圖28 探針25的結構及對甲醛的檢測機理Fig.28 Structure of probe 25 and detection mechanism of formaldehyde

2017年Liu和Zeng課題組[88]等報道了一種基于鄰-二氨基羅丹明衍生物的甲醛熒光探針26(如圖29所示),用于從其他醛類化合物中鑒別和檢測甲醛(FA)、甲基乙二醛(MGO)和乙二醛(GD)。探針26在642 nm處表現出微弱的熒光發射,加入甲醛后,探針出現輕微藍移,在620 nm處的熒光增強,量子產率從0.07增加到0.55,檢出限為8.3 μmol/L。而甲基乙二醛的加入引起明顯的熒光減弱,量子產率從0.07下降到0.014。同時,乙二醛的也使探針從642 nm藍移到620 nm,熒光強度無明顯變化,表明探針26具有良好的選擇性,可以通過不同的特征光譜響應區分甲醛、甲基乙二醛、乙二醛和其他醛類化合物。此外,探針26可用于L929細胞(成纖維細胞)中甲醛和甲基乙二醛的生物成像。探針具有細胞滲透性,可以作為一種工具,分別通過熒光開關模式監測活細胞中的甲醛、甲基乙二醛和乙二醛。

2018年Xie和Zhu課題組[89]設計了第一個具有能夠檢測pH和甲醛的“turn-off”型熒光探針27(如圖30所示)。高烯丙基胺基被認為是有效的甲醛識別基團,氮原子質子化是一個好的pH觸發器,這使得高烯丙基胺基也可以作為檢測pH的敏感官能團。探針以4-羥基1,8-萘二甲酰亞胺為母體,高烯丙基氨基為識別集團,與甲醛反應會導致自發的β-消除反應,釋放出4-羥基-1,8-萘二甲酰亞胺,發出綠色熒光,在酸性條件下發出藍色熒光。探針27在pH=3.5時在365 nm處有紫外吸收峰,當pH值增加到7.4時吸光度逐漸下降。
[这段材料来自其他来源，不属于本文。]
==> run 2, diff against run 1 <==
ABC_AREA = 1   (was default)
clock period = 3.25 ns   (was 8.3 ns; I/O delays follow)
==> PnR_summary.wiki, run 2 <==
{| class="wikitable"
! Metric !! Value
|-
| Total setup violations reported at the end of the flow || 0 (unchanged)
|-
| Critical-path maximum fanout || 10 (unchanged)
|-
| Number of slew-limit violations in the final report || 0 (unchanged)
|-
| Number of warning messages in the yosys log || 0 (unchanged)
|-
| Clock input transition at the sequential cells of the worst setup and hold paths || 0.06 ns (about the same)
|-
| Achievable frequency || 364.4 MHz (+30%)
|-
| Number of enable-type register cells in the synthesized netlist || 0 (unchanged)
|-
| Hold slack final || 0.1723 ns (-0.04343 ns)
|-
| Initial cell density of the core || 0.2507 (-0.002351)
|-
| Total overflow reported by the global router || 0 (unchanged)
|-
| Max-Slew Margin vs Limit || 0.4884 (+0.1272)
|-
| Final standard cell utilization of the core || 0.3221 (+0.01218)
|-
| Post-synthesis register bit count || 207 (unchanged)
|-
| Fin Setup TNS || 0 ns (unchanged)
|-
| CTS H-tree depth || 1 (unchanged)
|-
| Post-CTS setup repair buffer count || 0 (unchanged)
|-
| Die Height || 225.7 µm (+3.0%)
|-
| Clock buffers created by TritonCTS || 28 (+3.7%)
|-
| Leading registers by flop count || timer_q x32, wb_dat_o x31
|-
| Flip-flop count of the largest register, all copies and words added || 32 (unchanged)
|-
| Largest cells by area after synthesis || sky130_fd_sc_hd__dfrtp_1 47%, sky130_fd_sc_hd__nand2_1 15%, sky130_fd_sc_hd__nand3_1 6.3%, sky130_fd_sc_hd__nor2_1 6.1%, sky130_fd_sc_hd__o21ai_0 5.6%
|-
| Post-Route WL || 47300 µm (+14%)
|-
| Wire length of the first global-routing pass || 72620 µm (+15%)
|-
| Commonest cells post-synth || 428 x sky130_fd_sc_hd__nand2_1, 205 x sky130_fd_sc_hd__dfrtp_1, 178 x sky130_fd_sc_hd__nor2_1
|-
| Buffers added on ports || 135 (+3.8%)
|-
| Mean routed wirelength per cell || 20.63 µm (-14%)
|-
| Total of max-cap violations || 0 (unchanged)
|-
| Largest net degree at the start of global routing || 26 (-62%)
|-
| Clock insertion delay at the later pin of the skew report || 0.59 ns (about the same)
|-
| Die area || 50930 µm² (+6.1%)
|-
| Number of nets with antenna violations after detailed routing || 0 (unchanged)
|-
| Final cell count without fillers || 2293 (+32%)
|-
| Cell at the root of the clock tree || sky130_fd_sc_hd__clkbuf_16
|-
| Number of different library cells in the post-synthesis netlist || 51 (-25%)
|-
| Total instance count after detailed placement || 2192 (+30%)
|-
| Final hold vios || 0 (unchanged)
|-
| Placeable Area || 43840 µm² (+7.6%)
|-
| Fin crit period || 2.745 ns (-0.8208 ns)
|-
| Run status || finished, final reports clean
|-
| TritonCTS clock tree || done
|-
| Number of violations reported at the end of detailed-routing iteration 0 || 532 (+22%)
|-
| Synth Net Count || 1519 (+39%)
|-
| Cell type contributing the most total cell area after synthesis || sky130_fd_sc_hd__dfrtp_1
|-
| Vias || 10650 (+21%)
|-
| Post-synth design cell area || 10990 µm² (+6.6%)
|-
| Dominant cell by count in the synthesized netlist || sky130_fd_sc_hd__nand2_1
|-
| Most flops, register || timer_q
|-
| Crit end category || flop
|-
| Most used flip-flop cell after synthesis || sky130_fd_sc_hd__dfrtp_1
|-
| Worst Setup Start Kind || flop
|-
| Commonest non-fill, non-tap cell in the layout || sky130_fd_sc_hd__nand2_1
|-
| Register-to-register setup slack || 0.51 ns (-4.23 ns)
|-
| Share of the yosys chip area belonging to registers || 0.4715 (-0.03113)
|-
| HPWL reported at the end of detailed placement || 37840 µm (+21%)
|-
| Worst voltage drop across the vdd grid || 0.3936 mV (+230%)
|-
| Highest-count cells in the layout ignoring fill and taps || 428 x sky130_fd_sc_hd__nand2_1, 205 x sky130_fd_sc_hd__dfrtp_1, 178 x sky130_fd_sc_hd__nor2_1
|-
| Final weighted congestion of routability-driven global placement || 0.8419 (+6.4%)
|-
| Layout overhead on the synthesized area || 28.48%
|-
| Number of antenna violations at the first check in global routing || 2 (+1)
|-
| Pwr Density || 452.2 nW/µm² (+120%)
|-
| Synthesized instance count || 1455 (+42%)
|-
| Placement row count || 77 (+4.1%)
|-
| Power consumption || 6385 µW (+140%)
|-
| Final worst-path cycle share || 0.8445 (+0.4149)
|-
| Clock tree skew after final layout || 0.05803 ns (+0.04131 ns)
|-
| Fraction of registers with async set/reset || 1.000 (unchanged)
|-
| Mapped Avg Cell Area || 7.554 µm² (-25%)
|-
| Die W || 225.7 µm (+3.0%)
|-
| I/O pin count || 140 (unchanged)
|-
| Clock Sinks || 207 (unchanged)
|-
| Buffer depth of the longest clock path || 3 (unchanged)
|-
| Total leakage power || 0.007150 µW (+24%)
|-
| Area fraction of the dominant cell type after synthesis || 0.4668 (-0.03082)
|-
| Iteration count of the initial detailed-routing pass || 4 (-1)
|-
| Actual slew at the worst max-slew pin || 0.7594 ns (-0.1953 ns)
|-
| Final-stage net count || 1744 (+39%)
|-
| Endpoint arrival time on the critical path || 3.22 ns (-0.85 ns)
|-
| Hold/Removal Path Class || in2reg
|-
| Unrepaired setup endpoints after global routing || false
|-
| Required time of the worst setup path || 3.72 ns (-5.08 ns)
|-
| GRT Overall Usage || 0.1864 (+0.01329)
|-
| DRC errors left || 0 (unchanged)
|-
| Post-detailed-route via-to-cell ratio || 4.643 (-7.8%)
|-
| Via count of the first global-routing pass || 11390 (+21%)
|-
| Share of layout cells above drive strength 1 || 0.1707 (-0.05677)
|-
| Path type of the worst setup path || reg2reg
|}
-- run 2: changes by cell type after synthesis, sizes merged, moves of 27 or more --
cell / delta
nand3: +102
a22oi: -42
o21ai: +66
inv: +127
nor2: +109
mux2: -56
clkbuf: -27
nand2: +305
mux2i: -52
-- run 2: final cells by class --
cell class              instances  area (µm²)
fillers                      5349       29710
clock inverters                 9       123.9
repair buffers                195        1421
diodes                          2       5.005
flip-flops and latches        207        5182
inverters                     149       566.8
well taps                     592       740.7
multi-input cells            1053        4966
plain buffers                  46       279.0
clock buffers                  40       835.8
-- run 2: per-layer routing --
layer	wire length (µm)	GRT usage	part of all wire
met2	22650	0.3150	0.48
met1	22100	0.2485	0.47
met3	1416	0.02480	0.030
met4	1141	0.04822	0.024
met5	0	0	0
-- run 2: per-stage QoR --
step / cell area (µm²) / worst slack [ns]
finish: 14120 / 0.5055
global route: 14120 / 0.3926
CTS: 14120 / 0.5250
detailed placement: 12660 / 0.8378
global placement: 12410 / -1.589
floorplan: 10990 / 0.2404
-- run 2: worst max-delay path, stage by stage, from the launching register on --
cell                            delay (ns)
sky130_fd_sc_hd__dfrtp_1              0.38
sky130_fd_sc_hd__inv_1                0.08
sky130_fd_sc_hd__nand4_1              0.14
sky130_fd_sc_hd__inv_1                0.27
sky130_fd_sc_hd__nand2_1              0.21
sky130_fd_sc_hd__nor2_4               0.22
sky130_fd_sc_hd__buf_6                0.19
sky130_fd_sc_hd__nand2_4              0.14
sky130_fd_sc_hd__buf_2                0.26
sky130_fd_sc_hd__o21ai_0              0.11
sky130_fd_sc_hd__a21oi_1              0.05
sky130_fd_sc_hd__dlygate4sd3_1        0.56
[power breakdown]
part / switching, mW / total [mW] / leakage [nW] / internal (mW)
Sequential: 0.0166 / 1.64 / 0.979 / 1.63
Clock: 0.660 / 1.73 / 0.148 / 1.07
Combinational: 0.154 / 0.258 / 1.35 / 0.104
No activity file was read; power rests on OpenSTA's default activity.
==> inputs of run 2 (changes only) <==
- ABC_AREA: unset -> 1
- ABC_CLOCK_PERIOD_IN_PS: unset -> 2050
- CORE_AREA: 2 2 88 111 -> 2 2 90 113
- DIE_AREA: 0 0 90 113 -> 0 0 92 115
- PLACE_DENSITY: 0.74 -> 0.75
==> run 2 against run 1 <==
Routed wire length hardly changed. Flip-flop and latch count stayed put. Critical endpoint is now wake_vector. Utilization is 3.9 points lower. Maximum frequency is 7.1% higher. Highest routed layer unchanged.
探針27在pH 7.4下幾乎沒有熒光,在酸性pH 4.0下455 nm處發射強度的顯著增強,熒光強度增加10倍。探針27在PBS緩沖液(體積分數0.5%二甲亞砜,10 mmol/L, pH 7.4)經甲醛處理后,在555 nm處的發射強度顯著增強,與0～0.25 mmol/L范圍內的甲醛濃度有良好的線性關系,R2=0.99,檢出限為10 μmol/L。探針27的檢測速率常數確定為0.01 min-1。此外,探針27同時應用于HeLa細胞中的酸性溶酶體和外源性及內源性甲醛的生物成像。探針27在活細胞中的檢出限為37 μmol/L。用單一熒光探針同時成像復雜生物體內的pH和甲醛,為進一步理解pH和甲醛間的相互作用和細胞間的相互作用提供技術支撐。因此,探針27在雙分析物檢測領域是一種很有前途的分析工具。

圖29 探針26的結構及對甲醛的檢測機理Fig.29 Structure of probe 26 and detection mechanism of formaldehyde

圖30 探針27的結構及對甲醛的檢測機理Fig.30 Structure of probe 27 and detection mechanism of formaldehyde

2018年Xu和Lou等[90]報道了兩種甲醛再生熒光探針28a和28b(如圖31所示)。探針28以3-(芐基氨基)琥珀酰亞胺作為甲醛的選擇性反應基團,實現了前所未有的區域特異性FA誘導的分子內反應策略。探針28能夠捕獲甲醛分子,誘導區域特異性酰亞胺鍵裂解,然后通過獨特的雙PeT/ICT猝滅機制釋放捕獲的甲醛分子,同時產生熒光信號。通過甲醇胺中間體8的分子內酰胺酯交換反應加速了甲醛誘導的α氨基酰胺6的酰胺鍵的水解。探針28a在pH 7.4和5.0下對甲醛都有熒光啟動響應,在pH 7.4下,熒光強度在前10 min內增加70.4倍后,在3 h內降至30.7倍的穩定水平。當pH值為5.0時,熒光強度在2 h內最大增加45.6倍,并保持不變,檢出限為0.48 μmol/L。探針28b中未質子化的嗎啉基團的PET效應有助于抑制胞質或其他中性細胞器中探針對甲醛的響應,從而增強酶體中對甲醛選擇性。在pH為5.0的高甲醛濃度下,探針28b的熒光強度高達51.8倍,沒有明顯的熒光減弱,檢出極限為0.145 μmol/L,pH適應范圍為4.0～6.0,特別適合溶酶體內部的甲醛檢測(pH 4.5～5.5)。此外,探針28a可以通過熒光成像檢測HeLa細胞中的外源性甲醛,探針28b能夠選擇性檢測溶酶體內的甲醛。并且，這兩種探針的聯合使用可以檢測溶酶體和細胞質中甲醛的相對水平。這些探針在細胞內和溶酶體內激活甲醛水平的檢測和成像方面顯示出了潛力,并以其獨特的甲醛再生特性為研究生物系統中甲醛的穩態、信號和功能提供了有用的工具。此外,新的分析物誘導的分子內結構策略可以作為設計新的熒光探針的一種方法。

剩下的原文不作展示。